• **Raw data**:
● ● ●
File: src/rtl/cfg_stream_if.sv
// Valid/ready word stream feeding the configuration loader.
// The source drives data and valid. The loader drives ready.
interface cfg_stream_if #(
  parameter int WORD_W = 8
) ();
  logic [WORD_W-1:0] in_data;
  logic              in_valid;
  logic              in_ready;

  modport master (output in_data, output in_valid, input in_ready);
  modport slave  (input in_data, input in_valid, output in_ready);
endinterface

File: src/rtl/cfg_stream_loader.sv
// Serialises configuration words LSB-first onto bit_out for a chain of targets.
// It also drives the active-low programming window and a one-hot per-target shift strobe.
module cfg_stream_loader #(
  parameter int                       NUM_TGT   = 3,
  parameter int                       LEN_W     = 16,
  parameter logic [NUM_TGT*LEN_W-1:0] TGT_LEN   = {16'd104, 16'd384, 16'd296},
  parameter int                       WORD_W    = 8,
  parameter int                       FLUSH_CYC = 2
) (
  input  logic               clk,
  input  logic               reset,
  input  logic               start,
  input  logic               abort,
  cfg_stream_if.slave        cfg,
  output logic               bit_out,
  output logic [NUM_TGT-1:0] tgt_en,
  output logic               prgm_b,
  output logic               busy,
  output logic               done,
  output logic               err
);

  function automatic int max_len();
    int m;
    m = 1;
    for (int i = 0; i < NUM_TGT; i++)
      if (int'(TGT_LEN[i*LEN_W +: LEN_W]) > m) m = int'(TGT_LEN[i*LEN_W +: LEN_W]);
    return m;
  endfunction

  localparam int MAX_LEN    = max_len();
  localparam int BIT_W      = (MAX_LEN > 1) ? $clog2(MAX_LEN) : 1;
  localparam int TGT_W      = (NUM_TGT > 1) ? $clog2(NUM_TGT) : 1;
  localparam int BCNT_W     = $clog2(WORD_W + 1);
  localparam int FC_W       = (FLUSH_CYC > 1) ? $clog2(FLUSH_CYC) : 1;
  localparam int FLUSH_LAST = (FLUSH_CYC > 0) ? FLUSH_CYC - 1 : 0;

  typedef enum logic [1:0] {IDLE, LOAD, FLUSH, DONE} state_t;

  function automatic logic [NUM_TGT-1:0] onehot(input logic [TGT_W-1:0] idx);
    return NUM_TGT'(1) << idx;
  endfunction

  state_t              state;
  logic [WORD_W-1:0]   word_q;
  logic [BCNT_W-1:0]   buf_cnt;
  logic [BIT_W-1:0]    bit_cnt;
  logic [TGT_W-1:0]    tgt_idx;
  logic [FC_W-1:0]     flush_cnt;

  logic                shift;
  logic                tgt_last_bit;
  logic                final_bit;
  logic                accept;
  logic [LEN_W-1:0]    cur_len;

  assign cur_len      = TGT_LEN[int'(tgt_idx)*LEN_W +: LEN_W];
  assign shift        = (state == LOAD) && (buf_cnt != '0) && !abort;
  assign tgt_last_bit = (LEN_W'(bit_cnt) == cur_len - 1'b1);
  assign final_bit    = shift && tgt_last_bit && (tgt_idx == TGT_W'(NUM_TGT - 1));

  // Refill on the same edge the last buffered bit leaves, so the stream has no bubble.
  assign cfg.in_ready = (state == LOAD) && !abort && !final_bit &&
                        ((buf_cnt == '0) || ((buf_cnt == BCNT_W'(1)) && shift));
  assign accept       = cfg.in_valid && cfg.in_ready;

  always_ff @(posedge clk or negedge reset) begin
    if (!reset) begin
      state     <= IDLE;
      word_q    <= '0;
      buf_cnt   <= '0;
      bit_cnt   <= '0;
      tgt_idx   <= '0;
      flush_cnt <= '0;
      bit_out   <= 1'b0;
      tgt_en    <= '0;
      prgm_b    <= 1'b1;
      busy      <= 1'b0;
      done      <= 1'b0;
      err       <= 1'b0;
    end else begin
      done <= 1'b0;
      if (abort && (state == LOAD || state == FLUSH)) begin
        // Abort beats any shift or target advance on this edge.
        state   <= IDLE;
        word_q  <= '0;
        buf_cnt <= '0;
        bit_cnt <= '0;
        tgt_idx <= '0;
        tgt_en  <= '0;
        prgm_b  <= 1'b1;
        busy    <= 1'b0;
        err     <= 1'b1;
      end else begin
        case (state)
          IDLE: begin
            tgt_en <= '0;
            if (start && !abort) begin
              state   <= LOAD;
              prgm_b  <= 1'b0;
              busy    <= 1'b1;
              err     <= 1'b0;
              word_q  <= '0;
              buf_cnt <= '0;
              bit_cnt <= '0;
              tgt_idx <= '0;
            end
          end
          LOAD: begin
            if (shift) begin
              bit_out <= word_q[0];
              tgt_en  <= onehot(tgt_idx);
              word_q  <= word_q >> 1;
              buf_cnt <= buf_cnt - 1'b1;
              if (tgt_last_bit) begin
                bit_cnt <= '0;
                tgt_idx <= tgt_idx + 1'b1;
              end else begin
                bit_cnt <= bit_cnt + 1'b1;
              end
            end else begin
              tgt_en <= '0;
            end
            if (accept) begin
              word_q  <= cfg.in_data;
              buf_cnt <= BCNT_W'(WORD_W);
            end
            // Whatever is still buffered after the final bit is dropped.
            if (final_bit) begin
              word_q    <= '0;
              buf_cnt   <= '0;
              bit_cnt   <= '0;
              tgt_idx   <= '0;
              flush_cnt <= '0;
              if (FLUSH_CYC == 0) begin
                state  <= DONE;
                prgm_b <= 1'b1;
                busy   <= 1'b0;
                done   <= 1'b1;
              end else begin
                state <= FLUSH;
              end
            end
          end
          FLUSH: begin
            tgt_en <= '0;
            if (flush_cnt == FC_W'(FLUSH_LAST)) begin
              state  <= DONE;
              prgm_b <= 1'b1;
              busy   <= 1'b0;
              done   <= 1'b1;
            end else begin
              flush_cnt <= flush_cnt + 1'b1;
            end
          end
          DONE: begin
            tgt_en <= '0;
            state  <= IDLE;
          end
          default: state <= IDLE;
        endcase
      end
    end
  end

endmodule

File: src/flat_wrapper.sv
// flat-port wrapper written by rule: the top's interface ports become plain ports
module cfg_stream_loader_flat 
#(
  parameter int                       NUM_TGT   = 3,
  parameter int                       LEN_W     = 16,
  parameter logic [NUM_TGT*LEN_W-1:0] TGT_LEN   = {16'd104, 16'd384, 16'd296},
  parameter int                       WORD_W    = 8,
  parameter int                       FLUSH_CYC = 2
)
  (clk, reset, start, abort, bit_out, tgt_en, prgm_b, busy, done, err, cfg_in_data, cfg_in_valid, cfg_in_ready);
  cfg_stream_if #(.WORD_W(WORD_W)) cfg_i ();
  input  logic clk;
  input  logic reset;
  input  logic start;
  input  logic abort;
  output logic bit_out;
  output logic [NUM_TGT-1:0] tgt_en;
  output logic prgm_b;
  output logic busy;
  output logic done;
  output logic err;
  input wire logic [$bits(cfg_i.in_data)-1:0] cfg_in_data;
  input wire logic [$bits(cfg_i.in_valid)-1:0] cfg_in_valid;
  output wire logic [$bits(cfg_i.in_ready)-1:0] cfg_in_ready;
  assign cfg_i.in_data = cfg_in_data;
  assign cfg_i.in_valid = cfg_in_valid;
  assign cfg_in_ready = cfg_i.in_ready;
  cfg_stream_loader #(.NUM_TGT(NUM_TGT), .LEN_W(LEN_W), .TGT_LEN(TGT_LEN), .WORD_W(WORD_W), .FLUSH_CYC(FLUSH_CYC)) u_core (.clk(clk), .reset(reset), .start(start), .abort(abort), .cfg(cfg_i), .bit_out(bit_out), .tgt_en(tgt_en), .prgm_b(prgm_b), .busy(busy), .done(done), .err(err));
endmodule
File: config.mk
export PLATFORM = sky130hd
export DESIGN_NAME = cfg_stream_loader_flat
export DESIGN_NICKNAME = d
export VERILOG_FILES = /design/src/rtl/cfg_stream_if.sv /design/src/rtl/cfg_stream_loader.sv /design/src/flat_wrapper.sv
export SDC_FILE = /design/constraint.sdc
export NUM_CORES = 1
export LEC_CHECK = 0
export ABC_AREA = 1
export CAP_MARGIN = 20
export CORE_MARGIN = 4
export CORE_UTILIZATION = 30
export CTS_CLUSTER_DIAMETER = 100
export DETAILED_ROUTE_END_ITERATION = 10
export GPL_ROUTABILITY_DRIVEN = 0
export PLACE_DENSITY = 0.55
export SLEW_MARGIN = 20
export SYNTH_ARGS = -nofsm -noshare
export SYNTH_HDL_FRONTEND = slang
export SYNTH_SLANG_ARGS = --single-unit
File: constraint.sdc
create_clock -name clk -period 2.4 [get_ports clk]
set_input_delay 0.24 -clock clk [delete_from_list [all_inputs] [get_ports clk]]
set_output_delay 0.24 -clock clk [all_outputs]
set_load 0.1 [all_outputs]
==> results of run 1 <==
cell usage after synthesis (all sizes together), types with 2 or more instances:
master	count	area, um^2
nand3	25	135.1
inv	28	107.6
nand4	8	50.05
nand2	81	319.1
o22ai	3	18.77
a21oi	3	15.01
xnor2	2	17.52
o21ai	11	55.05
nor2	18	80.08
xor2	3	26.28
ha	7	87.58
nor3b	2	20.02
buf	7	67.56
nor3	4	31.28
dfrtp	33	825.8
flip-flops by register name (all words and copies together) (netlist names), 2 cells and up:
register	flops
u_core.tgt_idx	2
u_core.buf_cnt	4
u_core.tgt_en	3
u_core.bit_cnt	9
u_core.word_q	8
u_core.state	2
power by group:
| group | switching (uW) | internal [uW] | leakage (uW) | total [uW] |
|---|---|---|---|---|
| clock | 203 | 231 | 0.0000482 | 435 |
| sequential | 105 | 711 | 0.000456 | 816 |
| combinational | 1040 | 410 | 0.000633 | 1450 |
final timing paths:
| kind | start | end | slack (ns) | cells after the start |
|---|---|---|---|---|
| hold reg to reg | u_core.word_q[5]$_DFFE_PN0P_ | u_core.word_q[5]$_DFFE_PN0P_ | 0.48 | 2 |
| max in group asynchronous | reset | u_core.prgm_b$_DFFE_PN1P_ | 1.69 | 2 |
| setup / recovery | u_core.state[1]$_DFFE_PN0P_ | cfg_in_ready | 0.23 | 8 |
| setup reg to reg | u_core.buf_cnt[0]$_DFFE_PN0P_ | u_core.word_q[2]$_DFFE_PN0P_ | 0.28 | 11 |
| min in group clk | u_core.word_q[5]$_DFFE_PN0P_ | u_core.word_q[5]$_DFFE_PN0P_ | 0.48 | 2 |
| hold / removal | reset | u_core.word_q[2]$_DFFE_PN0P_ | 0.37 | 2 |
metal layers:
metal	track usage [%]	wire (um)
met3	2.328	193
met4	4.533	81
met5	0	0
met1	15.95	1989
met2	18.42	1886
worst register-to-register path: stages, from the launching register on:
cell and delay (ns):
sky130_fd_sc_hd__dfrtp_1 0.40, sky130_fd_sc_hd__inv_1 0.09, sky130_fd_sc_hd__ha_1 0.21, sky130_fd_sc_hd__nand2_1 0.09, sky130_fd_sc_hd__nand3_2 0.14, sky130_fd_sc_hd__nor2_2 0.15
sky130_fd_sc_hd__nand3_2 0.16, sky130_fd_sc_hd__nand4_1 0.11, sky130_fd_sc_hd__nand2_1 0.27, sky130_fd_sc_hd__inv_2 0.29, sky130_fd_sc_hd__nand2_1 0.08, sky130_fd_sc_hd__nand2_1 0.07
per-stage QoR:
| stage | power, uW | hold WS, ns | utilization, % | std cells |
|---|---|---|---|---|
| after floorplan | 2039 | -0.05559 | - | 245 |
| after global placement | 2283 | 0.4586 | 34.72 | 338 |
| after detailed placement | 2287 | 0.4651 | 34.72 | 338 |
| after CTS | 2738 | 0.3897 | 36.16 | 346 |
| after global routing | 2923 | 0.4127 | 36.16 | 346 |
| final | 2704 | 0.3692 | 36.16 | 346 |
cell families (layout without fill, tap and decap cells):
kind of cell | count (synthesis) | in the layout | synth area share [%]
AND/OR/NAND/NOR | 140 | 140 | 33.19
buffers and inverters | 36 | 60 | 9.143
flip-flops | 34 | 34 | 43.54
AO/OA/AOI/OAI | 22 | 22 | 6.842
adder cells (fa/ha/maj) | 7 | 7 | 4.475
XOR/XNOR | 5 | 5 | 2.238
multiplexers | 1 | 1 | 0.5754
area by class of cell:
type	instances	share of cell area, %
sequential	34	37.11
clock inverter	1	0.2180
multi-input combinational	175	40.33
tap	77	4.196
timing repair buffer	24	9.700
clock buffer	7	3.760
inverter	28	4.687
==> results_dict.tcl, run 1 <==
set metrics [dict create \
    die_height_um 88.77 \
    asyncSetResetFlopFracSynth_pct 100.0 \
    report.final.setup_viol 0 \
    irDropWorstVdd_mv 0.6009 \
    regArea_um2 852.1 \
    worst_path_dominant_cell_family "buffers and inverters" \
    synth-seq-area-share_pct 43.54 \
    multi_input_comb_area_um2 925.9 \
    p_per_area_nw_per_um2 1178 \
    grt_start_max_net_pins 35 \
    finalWirelength_mm 4.150 \
    dieArea_um2 7879 \
    yosysWarningCount 0 \
    clock_tree.buffer_depth 2 \
    core_area_um2 6350 \
    drive_gt1_share_pct 17.10 \
    post_cts.repair.setup_buffers 0 \
    drc_errors 0 \
    dp_slack_ns 0.1813 \
    final_nets 288 \
    cpMostUsedCell "sky130_fd_sc_hd__inv_1" \
    syn_avg_cell_area_um2 7.987 \
    start_util_pct 30.82 \
    max_cap_viol_count 0 \
    drt_iter0_drc 66 \
    holdBufCountCts 0 \
    crit_buf_inv 5 \
    cp.required_ns 2.16 \
    synth_enable_flop_cells 0 \
    diodes 0 \
    end_kind "output port" \
    worst-endpoint-arrival_ns 1.93 \
    timing.final.max_slew_violations 0 \
    tritoncts_clock_tree "built" \
    status "complete, no violations" \
    post_drt_via_cell_ratio 4.734 \
    placement.io_buffers 21 \
    pin_count 22 \
    hpwlAfterDp_mm 3.038 \
    clk_root_buffer_cell "sky130_fd_sc_hd__clkbuf_8" \
    final_cell_mix "sky130_fd_sc_hd__nand2_1, sky130_fd_sc_hd__dfrtp_1, sky130_fd_sc_hd__nand3_1" \
    synth_cell_types 34 \
    ant_nets 0 \
    power.static_leakage_uw 0.001137 \
    synth-main-ff-cell "sky130_fd_sc_hd__dfrtp_1" \
    final_period_minus_worst_setup_slack_ns 2.172 \
    global_route.overflow_total 0 \
    timing.critical_path.cells "inv_1 -> ha_1 -> inv_1 -> nor3_4 -> buf_4 -> nand2_1 -> inv_1 -> buf_12" \
    syn_nets 265 \
    path_clk_slew_ns 0.07 \
    post_synth_instance_area_um2 1957 \
    fin_area_um2 2296 \
    cts_resized 0 \
    worst_slack_ns 0.2285 \
    min-delay-path-class "input pin to asynchronous set/reset pin" \
    grt_setup_unrepaired "false" \
    crit_path_max_fanout 8 \
    finalCritPeriodShare_pct 90.48 \
    report.final.hold_viol_count 0 \
    cpMaxStageDelayCell "sky130_fd_sc_hd__dfrtp_1" \
    clock_skew_ns 0.007675 \
    worstSetupStartpointType "register" \
    most_common_cell_after_layout_fill_and_taps_aside "sky130_fd_sc_hd__nand2_1" \
    routed_wire_length_per_instance_um 11.99 \
    critical_path_class "register to output port" \
    cpPeakStageDelay_ns 0.39 \
    clock_tree_sinks 34 \
    max_clock_freq_ghz 0.4605 \
    netlist_instances 245 \
    core.rowCount 29 \
    global_route.usage.total_pct 11.75 \
    timing.slew.headroom_pct 68.58 \
    cts_inserted_buffers 5 \
    fillers 640 \
    tightestPinTransition_ns 0.4701 \
    routed-via-count 1638 \
    die_w_um 88.77 \
    dr_pass1_iterations 4 \
    cell_area_after_placement_um2 2205 \
    insertion_delay_ns 0.28 \
    number_of_global_route_vias_before_repair 1591 \
    cts_htree_levels 2 \
    setup_tns_ns 0 \
    grt_pass1_wl_mm 7.265 \
    syn2layout_area_growth_pct 17.33 \
    antenna_found_initial 0 \
    synth.ff_latch_count 34 \
]
No activity file was read; power rests on OpenSTA's default activity.
==> inputs of run 2 (changes only) <==
--- a/config.mk
+++ b/config.mk
@@ -8,11 +8,11 @@
 export ABC_AREA = 1
 export CAP_MARGIN = 20
 export CORE_MARGIN = 4
-export CORE_UTILIZATION = 30
-export CTS_CLUSTER_DIAMETER = 100
+export CORE_UTILIZATION = 50
+export CTS_CLUSTER_DIAMETER = 200
 export DETAILED_ROUTE_END_ITERATION = 10
 export GPL_ROUTABILITY_DRIVEN = 0
-export PLACE_DENSITY = 0.55
+export PLACE_DENSITY = 0.79
 export SLEW_MARGIN = 20
 export SYNTH_ARGS = -nofsm -noshare
 export SYNTH_HDL_FRONTEND = slang
==> results_dict.tcl, run 2 (synthesis results as in run 1) <==
set metrics [dict create \
    largest_registers "u_core.bit_cnt x9, u_core.word_q x8, u_core.buf_cnt x4" \
    die_w_um 70.56 \
    cts_resized 0 \
    post_drt_via_cell_ratio 5.057 \
    routed-via-count 1603 \
    start_util_pct 52.66 \
    clk_root_buffer_cell "sky130_fd_sc_hd__clkbuf_8" \
    final_cell_mix "sky130_fd_sc_hd__nand2_1, sky130_fd_sc_hd__dfrtp_1, sky130_fd_sc_hd__nand3_1" \
    placement.io_buffers 21 \
    cts_inserted_buffers 5 \
    final_nets 288 \
    timing.final.max_slew_violations 0 \
    number_of_global_route_vias_before_repair 1570 \
    path_clk_slew_ns 0.07 \
    irDropWorstVdd_mv 0.9477 \
    worstSetupStartpointType "register" \
    cpMaxStageDelayCell "sky130_fd_sc_hd__dfrtp_1" \
    drive_gt1_share_pct 17.10 \
    p_per_area_nw_per_um2 1196 \
    hpwlAfterDp_mm 2.854 \
    rr_worst_depth 11 \
    max_clock_freq_ghz 0.4762 \
    final_period_minus_worst_setup_slack_ns 2.100 \
    report.final.setup_viol 0 \
    die_height_um 70.56 \
    antenna_found_initial 0 \
    dr_pass1_iterations 4 \
    core.rowCount 22 \
    cpPeakStageDelay_ns 0.40 \
    clock_skew_ns 0.001952 \
    worst-endpoint-arrival_ns 2.32 \
    max_cap_viol_count 0 \
    ant_nets 0 \
    end_kind "register" \
    insertion_delay_ns 0.28 \
    cp.required_ns 2.62 \
    largest-register "u_core.bit_cnt" \
    holdBufCountCts 0 \
    critical_path_class "register to register" \
    post_cts.repair.setup_buffers 0 \
    syn2layout_area_growth_pct 15.47 \
    cpMostUsedCell "sky130_fd_sc_hd__nand2_1" \
    drc_errors 0 \
    core_area_um2 3716 \
    min-delay-path-class "input pin to asynchronous set/reset pin" \
    finalCritPeriodShare_pct 87.51 \
    crit_path_max_fanout 12 \
    setup_tns_ns 0 \
    diodes 0 \
    tightestPinTransition_ns 0.4605 \
    crit_buf_inv 2 \
    grt_pass1_wl_mm 6.920 \
    worst_path_dominant_cell_family "simple AND/OR/NAND/NOR gates" \
    routed_wire_length_per_instance_um 12.15 \
    timing.slew.headroom_pct 69.30 \
    timing.rr.end "u_core.word_q[7]$_DFFE_PN0P_" \
    global_route.overflow_total 0 \
    timing.critical_path.cells "inv_1 -> ha_1 -> nand2_1 -> nand3_2 -> nor2_2 -> nand3_2 -> nand4_1 -> nand2_1 -> inv_2 -> nand2_1 -> nand2_1" \
    reg2reg_slack_ns 0.30 \
    setup.worst_path.start "u_core.buf_cnt[0]$_DFFE_PN0P_" \
    critical_path.reg2reg.startpoint "u_core.buf_cnt[0]$_DFFE_PN0P_" \
    global_route.usage.total_pct 17.25 \
    clock_tree_sinks 34 \
    dp_cells 309 \
    number_of_flip_flops_in_the_largest_register 9 \
    most_common_cell_after_layout_fill_and_taps_aside "sky130_fd_sc_hd__nand2_1" \
    tritoncts_clock_tree "built" \
    hold_ws_ns 0.3633 \
    grt_start_max_net_pins 35 \
    drt_iter0_drc 105 \
    cts_htree_levels 2 \
    number_of_cells_in_the_finished_layout_apart_from_fillers 317 \
    design_power_total_uw 2703 \
    finalWirelength_mm 3.851 \
    power.static_leakage_uw 0.001137 \
    pin_count 22 \
    grt_setup_unrepaired "false" \
    report.final.hold_viol_count 0 \
    clock_tree.buffer_depth 2 \
    dieArea_um2 4979 \
    status "complete, no violations" \
]
-- run 2: cell type report --
| cell class | count | area [um^2] |
|---|---|---|
| clock buffer | 7 | 86.33 |
| clock inverter | 1 | 5.005 |
| fill | 327 | 1456 |
| inverter | 28 | 107.6 |
| multi-input combinational | 175 | 925.9 |
| sequential | 34 | 852.1 |
| tap | 48 | 60.06 |
| timing repair buffer | 24 | 222.7 |
-- run 2: worst reg2reg max path: stages, from the launching register on --
cell and delay, ns:
sky130_fd_sc_hd__dfrtp_1 0.40, sky130_fd_sc_hd__inv_1 0.10, sky130_fd_sc_hd__ha_1 0.22, sky130_fd_sc_hd__nand2_1 0.09, sky130_fd_sc_hd__nand3_2 0.14, sky130_fd_sc_hd__nor2_2 0.15
sky130_fd_sc_hd__nand3_2 0.15, sky130_fd_sc_hd__nand4_1 0.10, sky130_fd_sc_hd__nand2_1 0.26, sky130_fd_sc_hd__inv_2 0.27, sky130_fd_sc_hd__nand2_1 0.10, sky130_fd_sc_hd__nand2_1 0.08
-- run 2: per-layer routing --
layer / track usage (%) / routed length (um)
met5: 0 / 0
met4: 5.219 / 44
met3: 6.250 / 218
met2: 26.30 / 1762
met1: 23.18 / 1825
-- run 2: worst max-delay path by stage --
| stage | to | cells past startpoint |
|---|---|---|
| CTS | cfg_in_ready | 9 |
| global placement | u_core.buf_cnt[1]$_DFFE_PN0P_ | 10 |
| detailed placement | u_core.word_q[7]$_DFFE_PN0P_ | 10 |
| finish | u_core.word_q[7]$_DFFE_PN0P_ | 11 |
| global route | u_core.word_q[1]$_DFFE_PN0P_ | 11 |
| floorplan | u_core.word_q[7]$_DFFE_PN0P_ | 8 |
-- run 2: power breakdown --
part | switching (uW) | total (uW) | internal [uW]
Sequential | 103 | 815 | 712
Combinational | 1040 | 1460 | 413
Clock | 201 | 432 | 231
Total | 1350 | 2700 | 1360
-- run 2: stage by stage --
stage | cell area [um^2] | util (%) | setup WS, ns
after floorplan | 1957 | - | 0.2953
after global placement | 2168 | 58.35 | 0.3158
after detailed placement | 2168 | 58.35 | 0.2190
after CTS | 2260 | 60.81 | 0.2925
after global routing | 2260 | 60.81 | 0.06691
final | 2260 | 60.81 | 0.2998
● ● ●
• **The problem**:
Give an exact copy of the lines above from the line with "always_ff @(posedge clk" up to and including the line with "if (accept) begin", and leave everything else out.

• **Result**:
  always_ff @(posedge clk or negedge reset) begin
    if (!reset) begin
      state     <= IDLE;
      word_q    <= '0;
      buf_cnt   <= '0;
      bit_cnt   <= '0;
      tgt_idx   <= '0;
      flush_cnt <= '0;
      bit_out   <= 1'b0;
      tgt_en    <= '0;
      prgm_b    <= 1'b1;
      busy      <= 1'b0;
      done      <= 1'b0;
      err       <= 1'b0;
    end else begin
      done <= 1'b0;
      if (abort && (state == LOAD || state == FLUSH)) begin
        // Abort beats any shift or target advance on this edge.
        state   <= IDLE;
        word_q  <= '0;
        buf_cnt <= '0;
        bit_cnt <= '0;
        tgt_idx <= '0;
        tgt_en  <= '0;
        prgm_b  <= 1'b1;
        busy    <= 1'b0;
        err     <= 1'b1;
      end else begin
        case (state)
          IDLE: begin
            tgt_en <= '0;
            if (start && !abort) begin
              state   <= LOAD;
              prgm_b  <= 1'b0;
              busy    <= 1'b1;
              err     <= 1'b0;
              word_q  <= '0;
              buf_cnt <= '0;
              bit_cnt <= '0;
              tgt_idx <= '0;
            end
          end
          LOAD: begin
            if (shift) begin
              bit_out <= word_q[0];
              tgt_en  <= onehot(tgt_idx);
              word_q  <= word_q >> 1;
              buf_cnt <= buf_cnt - 1'b1;
              if (tgt_last_bit) begin
                bit_cnt <= '0;
                tgt_idx <= tgt_idx + 1'b1;
              end else begin
                bit_cnt <= bit_cnt + 1'b1;
              end
            end else begin
              tgt_en <= '0;
            end
            if (accept) begin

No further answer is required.